# Help! Bunny won't leave litter box!



## Macky (Mar 27, 2018)

We have had our bunny for about 3 years now and she is used to her cage, but she won't leave the litter!


----------



## Blue eyes (Mar 27, 2018)

It's difficult to see the cage flooring in the photo. What is the cage floor? Do you have any pet beds or fleece down elsewhere for bunny to lay upon?


----------



## Macky (Mar 27, 2018)

The floor is made of tiles, like you would find in a kichen, and there is no fleece or bed


Blue eyes said:


> It's difficult to see the cage flooring in the photo. What is the cage floor? Do you have any pet beds or fleece down elsewhere for bunny to lay upon?


----------



## JBun (Mar 27, 2018)

How long has this been going on? Is your bun still eating, drinking, and behaving normally(happy to see you, energetic) otherwise? Is the tile flooring new to your bun? Will your bun get out of the litter box at all or won't step foot out of it? What does your bun do when you take her out of her cage, will she hop around and play? Any tooth grinding, dribbling urine, straining to urinate, lethargy, sitting hunched up and uncomfortable for long periods, changing positions frequently(laying down belly pressing, getting up, then laying right back down again like she can't get comfortable), or lack of appetite? Is her poop the normal round balls, or is it mushy or irregularly shaped at all? Is her urine normal, or is it thick and creamy or gritty at all?


----------



## Macky (Mar 27, 2018)

This has been going on all day, and the tile was always in the cage. She is starting to eat again, she wasn't earlier. Everything else seems normal, this may be an overreaction on my part


----------



## JBun (Mar 27, 2018)

If she wasn't eating before and this is just a new thing today, then I would say she had an upset stomach from something and was probably belly pressing while laying in the litter box. It's a common thing for rabbits to do when they don't feel well with an upset stomach. They will stay in their litter box and will lay there not getting out.
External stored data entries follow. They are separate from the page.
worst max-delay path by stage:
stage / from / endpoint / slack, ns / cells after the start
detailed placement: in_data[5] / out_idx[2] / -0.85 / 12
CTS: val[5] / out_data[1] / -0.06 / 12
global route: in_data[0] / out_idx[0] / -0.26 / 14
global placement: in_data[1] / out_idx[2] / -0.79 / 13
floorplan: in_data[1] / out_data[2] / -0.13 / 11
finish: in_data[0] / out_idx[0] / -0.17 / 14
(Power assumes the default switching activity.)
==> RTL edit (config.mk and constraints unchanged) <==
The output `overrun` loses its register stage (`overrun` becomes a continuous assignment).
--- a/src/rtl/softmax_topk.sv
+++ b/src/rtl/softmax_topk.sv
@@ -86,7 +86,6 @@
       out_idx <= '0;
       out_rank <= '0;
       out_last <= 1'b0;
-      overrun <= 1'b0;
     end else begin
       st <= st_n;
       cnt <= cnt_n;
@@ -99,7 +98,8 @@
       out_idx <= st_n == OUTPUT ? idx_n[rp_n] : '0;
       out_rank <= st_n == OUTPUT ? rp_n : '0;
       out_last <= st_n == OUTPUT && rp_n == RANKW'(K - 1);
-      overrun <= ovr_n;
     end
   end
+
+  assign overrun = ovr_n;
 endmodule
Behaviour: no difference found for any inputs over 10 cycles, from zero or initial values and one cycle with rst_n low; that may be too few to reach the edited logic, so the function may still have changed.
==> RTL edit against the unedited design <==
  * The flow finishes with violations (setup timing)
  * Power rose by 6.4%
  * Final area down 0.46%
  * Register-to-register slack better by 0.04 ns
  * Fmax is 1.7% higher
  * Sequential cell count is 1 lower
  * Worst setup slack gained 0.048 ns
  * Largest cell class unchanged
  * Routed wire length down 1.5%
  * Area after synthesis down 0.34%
It's not an overreaction if this is what happened. Rabbits not eating for 12-24 hours is considered an emergency. Depending on behavior and other symptoms, not eating for even less time could be an emergency. A rabbit not eating means they are uncomfortable and/or in pain. A rabbit that won't eat for too long, is at risk of developing a digestive blockage.

So keep a close eye on your bun. Make sure she continues to eat, drink, poop, and pee. I will usually offer some of my buns their usual greens as they are more inclined to want to eat them after having a stomach upset, and the extra moisture from the veggies is good for getting bun hydrated. Though keeping in mind that some veggies(particularly cruciferous ones) and spoiled veggies, can have the potential of being the cause of the digestive upset, especially if it's a new veggie to the rabbit. 
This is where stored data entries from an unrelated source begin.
--- config.mk ---
export PLATFORM = sky130hd
export DESIGN_NAME = pipo_load_arbiter
export DESIGN_NICKNAME = d
export VERILOG_FILES = /design/src/rtl/pipo_load_arbiter.sv
export SDC_FILE = /design/constraint.sdc
export NUM_CORES = 1
export LEC_CHECK = 0
export ABC_AREA = 1
export CORE_ASPECT_RATIO = 0.9
export CORE_MARGIN = 4
export CORE_UTILIZATION = 45
export CTS_CLUSTER_DIAMETER = 120
export DETAILED_ROUTE_END_ITERATION = 6
export PLACE_DENSITY = 0.75
export SYNTH_ARGS = -nofsm -noshare
export SYNTH_HDL_FRONTEND = slang
export SYNTH_SLANG_ARGS = --single-unit
--- constraint.sdc ---
create_clock -name clk -period 2.2 [get_ports clk]
set_input_delay 0.44 -clock clk [delete_from_list [all_inputs] [get_ports clk]]
set_output_delay 0.44 -clock clk [all_outputs]
set_load 0.05 [all_outputs]
--- src/rtl/pipo_load_arbiter.sv ---
// Arbitrates NREQ requesters onto a shared PIPO register's pipo_in/load pins.
// Build option: define ARB_FIXED_PRIO_EN for fixed priority (lowest index wins) instead of round-robin.
module pipo_load_arbiter #(
  parameter int unsigned WIDTH       = 4,
  parameter int unsigned NREQ        = 4,
  parameter int unsigned HOLD_CYCLES = 2,
  localparam int unsigned IdW        = $clog2(NREQ)
) (
  input  logic                    clk,
  input  logic                    reset,
  input  logic [NREQ-1:0]         req,
  input  logic [NREQ*WIDTH-1:0]   req_data,
  output logic [WIDTH-1:0]        pipo_in,
  output logic                    load,
  output logic [NREQ-1:0]         ack,
  output logic [IdW-1:0]          grant_id,
  output logic                    busy
);

  typedef enum logic [1:0] {StIdle, StLoad, StHold, StAck} state_e;

  state_e           state;
  logic [3:0]       hold_cnt;
  logic [IdW-1:0]   winner;
  logic             found;
  logic [WIDTH-1:0] win_data;

`ifdef ARB_FIXED_PRIO_EN
  always_comb begin
    winner = '0;
    found  = 1'b0;
    for (int i = 0; i < int'(NREQ); i++) begin
      if (req[IdW'(i)] && !found) begin
        winner = IdW'(i);
        found  = 1'b1;
      end
    end
  end
`else
  logic [IdW-1:0] last_grant;
  logic [IdW-1:0] idx;

  // Search starts just past the previous grantee and wraps.
  always_comb begin
    winner = '0;
    found  = 1'b0;
    idx    = '0;
    for (int k = 1; k <= int'(NREQ); k++) begin
      idx = IdW'((int'(last_grant) + k) % int'(NREQ));
      if (req[idx] && !found) begin
        winner = idx;
        found  = 1'b1;
      end
    end
  end
`endif

  // Only the winner's slice is ever selected, so idle requesters' data cannot leak X.
  always_comb begin
    win_data = '0;
    for (int i = 0; i < int'(NREQ); i++) begin
      if (IdW'(i) == winner) win_data = req_data[i*WIDTH +: WIDTH];
    end
  end

  always_ff @(posedge clk or negedge reset) begin
    if (!reset) begin
      state    <= StIdle;
      hold_cnt <= '0;
      pipo_in  <= '0;
      load     <= 1'b0;
      ack      <= '0;
      grant_id <= '0;
      busy     <= 1'b0;
`ifndef ARB_FIXED_PRIO_EN
      last_grant <= IdW'(NREQ - 1);
`endif
    end else begin
      unique case (state)
        StIdle: begin
          if (found) begin
            grant_id <= winner;
            pipo_in  <= win_data;
            load     <= 1'b1;
            busy     <= 1'b1;
            state    <= StLoad;
          end
        end
        StLoad: begin
          load     <= 1'b0;
          hold_cnt <= '0;
          state    <= StHold;
        end
        StHold: begin
          if (hold_cnt == 4'(HOLD_CYCLES - 1)) begin
            ack   <= NREQ'(1) << grant_id;
            state <= StAck;
          end else begin
            hold_cnt <= hold_cnt + 4'd1;
          end
        end
        StAck: begin
          ack   <= '0;
          busy  <= 1'b0;
          state <= StIdle;
`ifndef ARB_FIXED_PRIO_EN
          last_grant <= grant_id;
`endif
        end
        default: state <= StIdle;
      endcase
    end
  end

endmodule

# Word-level counts from Yosys, hierarchy flattened
# Cells that the tools add are included.
# word_totals
register_bits	20
in_bits	22
out_inout_bits	12
wordCells	76
# classes
n_addsub	5
order_cmp	4
eq_ne	10
n_shift	1
n_mux	30
n_reduce_logical	18
# op_table
cell	count
$mux W4	6
$pmux W4 S2	2
$lt A2 B3 Y1 const B	4
$mux W2	6
$reduce_and A2 Y1	6
$mux W1	9
$bmux W1 S2	4
$pmux W2 S4	1
$reduce_bool A2 Y1	4
$ne A2 B2 Y1 const B	3
$add A2 B1 Y2 const B	2
$add A2 B2 Y2 const B	2
$add A4 B1 Y4 const B	1
$eq A2 B2 Y1 const A	2
$eq A2 B2 Y1 const B	2
$eq A4 B1 Y1 const B	1
$logic_not A2 Y1	2
$pmux W1 S2	2
$shl A1 B2 Y4 const A	1
$logic_and A1 B1 Y1	3
$logic_not A1 Y1	3
$eq A1 B2 Y1 const A	1
$eq A2 B1 Y1 const B	1

# Depth between registers and ports, before layout
# Gate-level depths: netlist of run 1.
# depth
word_depth	18
depth_mapped	15

# Worst setup path after synthesis of run 1
# Ideal clock, no wire load.
# synth_path
path_type	register -> register
from	reg last_grant[0]
to	reg pipo_in[0]
arrival_ns	1.601
slack_ns	0.481
path_stages_with_launch	16
path_buffers	2
period_less_slack_ns	1.719
path_cell_list	dfstp_2 > inv_2 > buf_6 > nand2_2 > nand2_4 > nand2_4 > nand2_4 > nor2_4 > nand4_1 > nand2_2 > buf_6 > nand3b_1 > nand2_1 > inv_1 > nand2_1 > nand2_1
# synth_between
elab_chain_len	18
word_cells_on_any_way	35
cone_classes	add/sub (4); eq/ne (3); mux (20); reduce/logical (8)
# synth_lines
element	line_no	source
start: declaration	40	logic [IdW-1:0] last_grant;
start signal: assignment	76	last_grant <= IdW'(NREQ - 1);
start signal: assignment	107	last_grant <= grant_id;
$add A2 B1 Y2	49	idx = IdW'((int'(last_grant) + k) % int'(NREQ));
$bmux W1 S2	50	if (req[idx] && !found) begin
$mux W1 (not written as such)	50	
$mux W1	50	
$logic_not A1 Y1	50	
$logic_and A1 B1 Y1	50	
$mux W1	50	
$logic_not A1 Y1	50	
$logic_and A1 B1 Y1	50	
$mux W1	50	
$logic_not A1 Y1	50	
$logic_and A1 B1 Y1	50	
$mux W2	50	
$logic_not A2 Y1	62	if (IdW'(i) == winner) win_data = req_data[i*WIDTH +: WIDTH];
$mux W4 (4 in a row)	62	
end signal: assignment	83	pipo_in <= win_data;
end: declaration	13	output logic [WIDTH-1:0] pipo_in,
# Parallel ways exist; a longest one is shown, timed or not. The select of a mux whose other input is x is not followed.
# A chain may end at the register's enable or synchronous reset.

# Worst setup path in the final report of run 1
# layout_path
from	reg grant_id[1]
to	out grant_id[1]
# layout_lines
element	line_no	source
start: declaration	16	output logic [IdW-1:0] grant_id,
start signal: assignment	82	grant_id <= winner;
# No word-level cell between the ends.

==> impl_metrics.py, run 1 <==
metrics = {
    "timing": {
        "slew_headroom": 0.6607,
        "max_freq_mhz": 487.2,
        "skew_ps": 14.46,
        "setup_tns_ps": 0,
        "final_hold_viol_count": 0,
        "rsz0062_at_grt": "false",
        "worst_slack_ps": 147.4,
        "layout_min_cycle_time_ps": 2053,
        "tightest_slew_ps": 507.3,
        "finalSetupViolCount": 0,
        "period_share": 0.9330,
        "drv_slew": 0,
    },
    "setup_path": {
        "critPathTopFamily": "buffers and inverters",
        "worst-endpoint-required_ps": 1760,
        "path_depth": 1,
        "slowest_delay_ps": 850,
        "crit_fanout": 6,
        "timing.rr.start": "last_grant[0]$_DFFE_PN1P_",
        "cp_cell_sequence": "clkdlybuf4s50_1",
        "rr_endpoint": "pipo_in[3]$_DFFE_PN0P_",
        "worstSetupEndpoint": "grant_id[1]",
        "worstSetupPathType": "reg -> out",
        "worst-path-buf-inv": 1,
        "r2r_slack_ps": 250,
        "critPathCaptureType": "output pin",
        "critPathSlowestCell": "clkdlybuf4s50_1",
        "critPathLaunch": "grant_id[1]$_DFFE_PN0P_",
        "worstRegToRegCells": 13,
        "crit_arrival_ps": 1610,
        "cp-start-kind": "register",
    },
    "logic_synthesis": {
        "syn-num-nets": 222,
        "synth-compound-area-share": 0.1075,
        "yosys.area_share.simple": 0.3605,
        "avgSynthCellArea_sq_um": 7.481,
        "synth_mux_area_frac": 0,
        "yosys_register_bits": 20,
        "syn_area_sq_um": 1444,
        "synthAdderAreaFrac": 0.06066,
        "synth_top_family_by_area": "simple AND/OR/NAND/NOR gates",
        "synth_xor_area_frac": 0.006066,
        "yosysUniqueCellTypes": 25,
        "seq_area_frac_synth": 0.3484,
        "yosysWarnings": 0,
        "netlist_instances": 193,
    },
    "routing": {
        "vias": 1318,
        "totalWireLength_um": 2957,
        "viasPerCell": 4.828,
        "drtIter0Drc": 53,
        "wl_per_cell_um": 10.83,
        "drc": 0,
        "antenna_left": 0,
        "dr.pass1.iters": 4,
    },
    "power": {
        "p_leak_nw": 0.9290,
        "powerDensity_nw_per_um2": 1655,
        "vdd_ir_drop_max_uv": 940.7,
    },
    "grt": {
        "antenna_found_initial": 0,
        "grt_pass1_wl_um": 5092,
        "grt-ovfl-total": 0,
        "grt_pass1_vias": 1174,
        "grt_max_degree": 21,
        "grt_usage": 0.1607,
    },
    "layout": {
        "multi_input_area_sq_um": 772.0,
        "drive_gt1_frac": 0.1385,
        "diodes": 0,
        "final-seq-area_sq_um": 503.0,
        "stdcell_count": 273,
        "nets": 261,
        "fillers": 295,
        "area_growth_pct": 29.64,
    },
    "place": {
        "dp_hpwl_um": 2362,
        "place_ws_ps": 74.73,
        "placed_cells": 269,
        "port_buffers": 33,
        "globalplace.congestion": 0.8873,
    },
    "clocking": {
        "cts_root_buffer": "clkbuf_4",
        "cts_sinks": 20,
        "clk_latency_ps": 310,
        "cts_hold_buf": 0,
        "cts_tree": "built",
        "cts_buffers": 3,
        "cts_resized": 0,
        "clockBufferDepth": 2,
        "cts_max_level": 1,
        "path_clk_slew_ps": 120,
        "postCtsSetupBuffers": 0,
    },
    "floorplan": {
        "die_w_um": 67.71,
        "initial_core_util": 0.4708,
        "die_height_um": 61.74,
        "die-area_sq_um": 4180,
        "io-pin-count": 34,
        "core.rowCount": 19,
        "placeableCoreArea_sq_um": 3067,
    },
    "hold_path": {
        "hp-class": "in -> async",
    },
    "outcome": {
        "status": "completed",
    },
    "flow_run": {
        "drv_cap": 0,
    },
}
Yosys cell counts, drive strengths merged:
master,instances,share of area
a21oi,6,0.021
dfstp,2,0.036
inv,35,0.091
buf,3,0.023
a21boi,2,0.013
nand3b,4,0.021
o22ai,4,0.017
o21ai,15,0.052
xor2,1,0.0061
nand2,57,0.19
clkinv,1,0.0026
nand3,21,0.080
nand4,9,0.043
ha,7,0.061
a31oi,1,0.0043
nor2,7,0.029
dfrtp,18,0.31
per-stage QoR:
stage | power [mW] | hold WS (ps) | util | area (sq um)
6_report | 3.098 | 449.3 | 0.6104 | 1872
5_1_grt | 3.429 | 456.2 | 0.6104 | 1872
4_1_cts | 3.123 | 458.6 | 0.6104 | 1872
3_5_place_dp | 2.898 | 467.6 | 0.5985 | 1836
3_3_place_gp | 2.860 | 462.9 | 0.5985 | 1836
2_1_floorplan | 2.343 | 144.4 | - | 1444
flip-flops by register name (all words and copies together), names as in the netlist:
signal,flops
ack,4
hold_cnt,4
pipo_in,4
grant_id,2
last_grant,2
state,2
busy,1
load,1
routing by layer:
metal | global-route usage | part of all wire | vias to the layer above
met5 | 0 | 0 | -
met1 | 0.2147 | 0.48 | 590
li1 | - | - | 698
met4 | 0.04913 | 0.018 | 0
met2 | 0.2510 | 0.46 | 21
met3 | 0.05036 | 0.041 | 9
layout by cell type, fill, tap and decap left out, types with 4 or more instances in the layout:
cell type         n
clkdlybuf4s50_1  33
nand3_1          19
nand4_1           8
nand3b_1          4
nor2_1            5
inv_1            32
a21oi_1           6
nand2_2           8
dfrtp_1          18
nand2_4           5
o21ai_0          12
ha_1              7
nand2_1          44
o22ai_1           4
worst min-delay path by stage:
stage | slack (ps) | startpoint | to
floorplan | 140 | reset | ack[0]$_DFFE_PN0P_
global placement | 460 | pipo_in[3]$_DFFE_PN0P_ | pipo_in[3]$_DFFE_PN0P_
detailed placement | 470 | pipo_in[3]$_DFFE_PN0P_ | pipo_in[3]$_DFFE_PN0P_
CTS | 460 | reset | ack[0]$_DFFE_PN0P_
global route | 460 | reset | ack[0]$_DFFE_PN0P_
finish | 450 | reset | ack[0]$_DFFE_PN0P_
kinds of logic (layout without fill, tap and decap cells):
logic type                 Yosys count  after routing
AOI/OAI and AO/OA                   28             28
buffers and inverters               39             77
DFF                                 20             20
xor gates and xnor gates             1              1
adders and majority gates            7              7
and+or+nand+nor                     98             98
cell type report:
cell class	instances	share of cell area
inverter	36	0.07219
tap	42	0.02807
timing repair buffer	37	0.1992
multi-input combinational	134	0.4124
clock buffer	4	0.01938
sequential	20	0.2687
report_power, final:
part | total [mW] | internal (mW) | switching (mW) | leakage [nW]
registers | 0.692 | 0.551 | 0.141 | 0.248
clock network | 0.216 | 0.101 | 0.115 | 0.0210
logic | 2.19 | 0.792 | 1.40 | 0.660
(Power assumes the default switching activity.)
==> inputs of run 2 (changes only) <==
- ABC_AREA: 1 -> not set
- CORE_UTILIZATION: 45 -> 46
- PLACE_DENSITY: 0.75 -> 0.81
==> run 2 against run 1 <==
Clock-buffer cell count decreased by 1. Utilization rose by 7.8 points. Register-to-register slack better by 270 ps. Cell count down 37%. Critical endpoint unchanged. Highest routed layer unchanged.
==> impl_metrics.py, run 2 <==
metrics = {
    "outcome": {
        "status": "completed",
    },
    "timing": {
        "layout_min_cycle_time_ps": 2047,
        "setup_tns_ps": 0,
        "hold_slack_ps": 453.5,
        "slew_headroom": 0.6564,
        "tightest_slew_ps": 513.8,
        "finalSetupViolCount": 0,
        "period_share": 0.9307,
        "max_freq_mhz": 488.4,
        "rsz0062_at_grt": "false",
        "final_hold_viol_count": 0,
        "drv_slew": 0,
        "skew_ps": 2.651,
    },
    "layout": {
        "final_common_cell": "clkdlybuf4s50_1",
        "area_growth_pct": 38.38,
        "drive_gt1_frac": 0.1370,
        "stdcell_count": 173,
        "reg.largest.list": "ack: 4 flops, hold_cnt: 4 flops, pipo_in: 4 flops",
        "diodes": 0,
        "final_cell_mix": "33 x clkdlybuf4s50_1, 18 x dfrtp_1, 17 x nand2_1, 9 x mux2i_1, 7 x ha_1",
        "fillers": 191,
        "nets": 176,
    },
    "clocking": {
        "postCtsSetupBuffers": 0,
        "cts_tree": "built",
        "cts_root_buffer": "clkbuf_4",
        "path_clk_slew_ps": 120,
        "cts_sinks": 20,
        "cts_buffers": 3,
        "cts_max_level": 1,
        "cts_resized": 0,
        "cts_hold_buf": 0,
        "clk_latency_ps": 300,
        "clockBufferDepth": 2,
    },
    "power": {
        "p_seq_frac": 0.302,
        "combPwrFrac": 0.569,
        "powerDensity_nw_per_um2": 1504,
        "p_leak_nw": 0.6918,
        "switching_share": 0.4512,
        "p_int_mw": 1.285,
        "vdd_ir_drop_max_uv": 1107,
        "switching_power_mw": 1.056,
        "pwr-share-clk": 0.129,
    },
    "routing": {
        "drtIter0Drc": 27,
        "drc": 0,
        "viasPerCell": 5.277,
        "totalWireLength_um": 2590,
        "vias": 913,
        "dr.pass1.iters": 4,
        "antenna_left": 0,
        "wl_per_cell_um": 14.97,
    },
    "logic_synthesis": {
        "netlist_instances": 107,
        "syn_area_sq_um": 1125,
        "synth.most_common_cell": "dfrtp_1",
        "yosys-top-cells-area": "dfrtp_1 40%, mux2i_1 8.0%, ha_1 7.8%, nand2_1 5.7%, dfstp_2 4.7%",
        "yosysUniqueCellTypes": 33,
        "syn-num-nets": 136,
        "synth_common_cells": "18 x dfrtp_1, 17 x nand2_1, 9 x mux2i_1, 7 x ha_1, 6 x o21ai_0",
        "seq_area_frac_synth": 0.4472,
        "yosysWarnings": 0,
        "async_flop_share": 1.000,
        "yosys.area.top_type": "dfrtp_1",
        "synth_top_area_share": 0.4004,
        "yosys_register_bits": 20,
        "synth_edf_count": 0,
        "avgSynthCellArea_sq_um": 10.51,
        "synth-main-ff-cell": "dfrtp_1",
    },
    "setup_path": {
        "worst-path-buf-inv": 1,
        "rr_endpoint": "ack[1]$_DFFE_PN0P_",
        "worstSetupPathType": "reg -> out",
        "worst-endpoint-required_ps": 1760,
        "critPathTopFamily": "buffers and inverters",
        "critPathCaptureType": "output pin",
        "crit_fanout": 7,
        "cp-start-kind": "register",
        "critPathSlowestCell": "clkdlybuf4s50_1",
        "slowest_delay_ps": 840,
        "r2r_slack_ps": 520,
        "cp_cell_sequence": "clkdlybuf4s50_1",
        "crit_arrival_ps": 1610,
        "timing.rr.start": "state[0]$_DFFE_PN0P_",
        "worstRegToRegCells": 5,
    },
    "floorplan": {
        "die-area_sq_um": 3301,
        "die_w_um": 60.13,
        "placeableCoreArea_sq_um": 2262,
        "initial_core_util": 0.4972,
        "io-pin-count": 34,
        "die_height_um": 54.91,
        "core.rowCount": 16,
    },
    "place": {
        "placed_cells": 169,
        "globalplace.congestion": 0.8012,
        "dp_hpwl_um": 2069,
        "port_buffers": 33,
    },
    "grt": {
        "antenna_found_initial": 0,
        "grt-ovfl-total": 0,
        "grt_pass1_wl_um": 4236,
        "grt_pass1_vias": 946,
        "grt_usage": 0.1770,
        "grt_max_degree": 21,
    },
    "hold_path": {
        "hp-class": "in -> async",
    },
    "flow_run": {
        "drv_cap": 0,
    },
}
-- run 2: cells by family after synthesis --
group | share of synthesized area
and+or+nand+nor | 0.1758
DFF | 0.4472
AOI/OAI and AO/OA | 0.1246
muxes | 0.1402
adders and majority gates | 0.07786
buffers and inverters | 0.02669
xor gates and xnor gates | 0.007788
-- run 2: per-layer routing --
metal | vias to the layer above | routed length, um | share of wire | GRT usage
li1 | 460 | - | - | -
met5 | - | 0 | 0 | 0
met4 | 0 | 12 | 0.0046 | 0.02214
met1 | 432 | 1154 | 0.45 | 0.2099
met3 | 2 | 114 | 0.044 | 0.05800
met2 | 19 | 1309 | 0.51 | 0.3219
-- run 2: worst reg2reg max path, stage by stage, from the launching register on --
cell	delay, ps
dfrtp_1	440
inv_1	130
ha_1	310
nand2_1	180
o21ai_2	150
mux2_1	360
-- run 2: through the flow --
step	area, sq um	setup slack [ps]	total power [mW]	utilization
6_report	1556	152.6	2.341	0.6881
3_5_place_dp	1504	187.6	2.053	0.6648
3_3_place_gp	1504	261.9	2.002	0.6648
4_1_cts	1556	139.2	2.360	0.6881
2_1_floorplan	1125	737.0	1.616	-
5_1_grt	1556	72.60	2.506	0.6881
-- run 2: worst max path at each step --
| stage | to | depth (start not counted) | slack [ps] | startpoint |
|---|---|---|---|---|
| after global routing | grant_id[0] | 1 | 70 | grant_id[0]$_DFFE_PN0P_ |
| after global placement | state[1]$_DFFE_PN0P_ | 5 | 260 | req[1] |
| after floorplan | ack[0]$_DFFE_PN0P_ | 5 | 740 | state[0]$_DFFE_PN0P_ |
| after detailed placement | pipo_in[0]$_DFFE_PN0P_ | 7 | 190 | req[0] |
| final | grant_id[1] | 1 | 150 | grant_id[1]$_DFFE_PN0P_ |
| after CTS | grant_id[0] | 1 | 140 | grant_id[0]$_DFFE_PN0P_ |
-- run 2: area by class of cell --
type	count	area (sq um)	share of cell area
well taps	27	33.78	0.02170
repair buffers	37	360.3	0.2315
clock inverters	1	30.03	0.01929
multi-input cells	81	591.8	0.3802
inverters	4	15.01	0.009646
flip-flops and latches	20	503.0	0.3232
clock buffers	3	22.52	0.01447
-- run 2: power by group through the flow --
stage	Clock, mW	Combinational (mW)	Sequential, mW
global placement	0	1.30	0.697
global route	0.329	1.44	0.734
CTS	0.308	1.35	0.706
finish	0.303	1.33	0.706
detailed placement	0	1.34	0.712
floorplan	0	0.590	1.03
==> inputs of run 3 (changes only) <==
- CAP_MARGIN: not set -> 20
==> results of run 3 <==
The final DEF is identical to that of run 2; final timing and power are the same.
If she stops eating again, worsens, isn't eating again by morning(if it's night where you are now), or you have any doubts or concerns as to how she's doing, then you should get her to an experienced rabbit vet immediately. Usually you should be given gut motility meds, pain meds like meloxicam, sometimes an antibiotic like baytril if an underlying infection is suspected as the cause, and sub q fluids if bun is dehydrated. I also like to give baby gas drops if I suspect my bun has gas. This is the usual for a normal case of gi stasis, but it all depends on what is going on and what the vets findings are.
http://www.bio.miami.edu/hare/ileus.html
https://rabbit.org/vet-listings/


----------



## Macky (Mar 27, 2018)

JBun said:


> If she wasn't eating before and this is just a new thing today, then I would say she had an upset stomach from something and was probably belly pressing while laying in the litter box. It's a common thing for rabbits to do when they don't feel well with an upset stomach. They will stay in their litter box and will lay there not getting out.
> 
> It's not an overreaction if this is what happened. Rabbits not eating for 12-24 hours is considered an emergency. Depending on behavior and other symptoms, not eating for even less time could be an emergency. A rabbit not eating means they are uncomfortable and/or in pain. A rabbit that won't eat for too long, is at risk of developing a digestive blockage.
> 
> ...


 Ok, thank you for the help!


----------